Animal Ag and Nutrient Management Level 3, Considerable Danger

The 1972 amendments to the Clean Water Act established federal jurisdiction over “navigable waters,” defined in the Act as “waters of the United States.” The rule just recently revised and finalized in 2020 provided a much clearer definition of which water bodies and wetlands are protected by regulatory agencies. The Biden administration has signaled an interest to revisit this definition. Stay tuned.

We are also watching closely the impact that rising feed prices will have on livestock farmers.  Livestock prices have not kept pace with increases in prices for corn, wheat, and soybeans, which puts downward pressure on profitability.

It was also notable that McDonalds is introducing plant-based burgers to its menu following the lead of Burger King.  The plant burger, called McPlant, will be introduced in 2021 in the U.S. after being test-marketed last year in Canada. The plant burgers will be positioned as a better choice for the environment and animal welfare.

Senate and House Ag Committee Bipartisanship, Level 3, Considerable Danger

A bright spot in U.S. politics for decades is the bipartisan cooperation in the House and Senate Ag Committees.  The committees have always been able to balance rural and urban needs as well as partisan priorities. We are concerned that the recent loss of House Ag Committee Chair Collin Petersen could upset the balance as new leaders learn to satisfy the many competing interests.

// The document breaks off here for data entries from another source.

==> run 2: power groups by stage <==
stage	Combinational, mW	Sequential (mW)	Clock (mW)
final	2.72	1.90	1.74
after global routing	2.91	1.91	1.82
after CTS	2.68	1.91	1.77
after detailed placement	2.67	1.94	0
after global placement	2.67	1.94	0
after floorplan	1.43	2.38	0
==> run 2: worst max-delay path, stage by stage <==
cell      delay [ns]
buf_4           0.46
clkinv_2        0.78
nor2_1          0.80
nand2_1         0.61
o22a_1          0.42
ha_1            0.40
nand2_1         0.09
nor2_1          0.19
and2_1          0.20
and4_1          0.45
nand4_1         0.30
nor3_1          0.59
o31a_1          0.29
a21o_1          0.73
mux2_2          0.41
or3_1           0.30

As conditions change, we’ll do our best to alert you on these issues and tell you if they’re moving up or down the “danger list.” For now, we recommend:

  • Joining an organization like Farm Bureau or other Ag livestock for commodity organizations will help you see what is coming and how they can plan accordingly.
  • Lend your voice to shape legislation, both in writing and by attending public hearings.
  • Take action to stay in front the situation. For example, every livestock farm should implement a nutrient management plant with the guidance of local soil and water associations or the NRCS.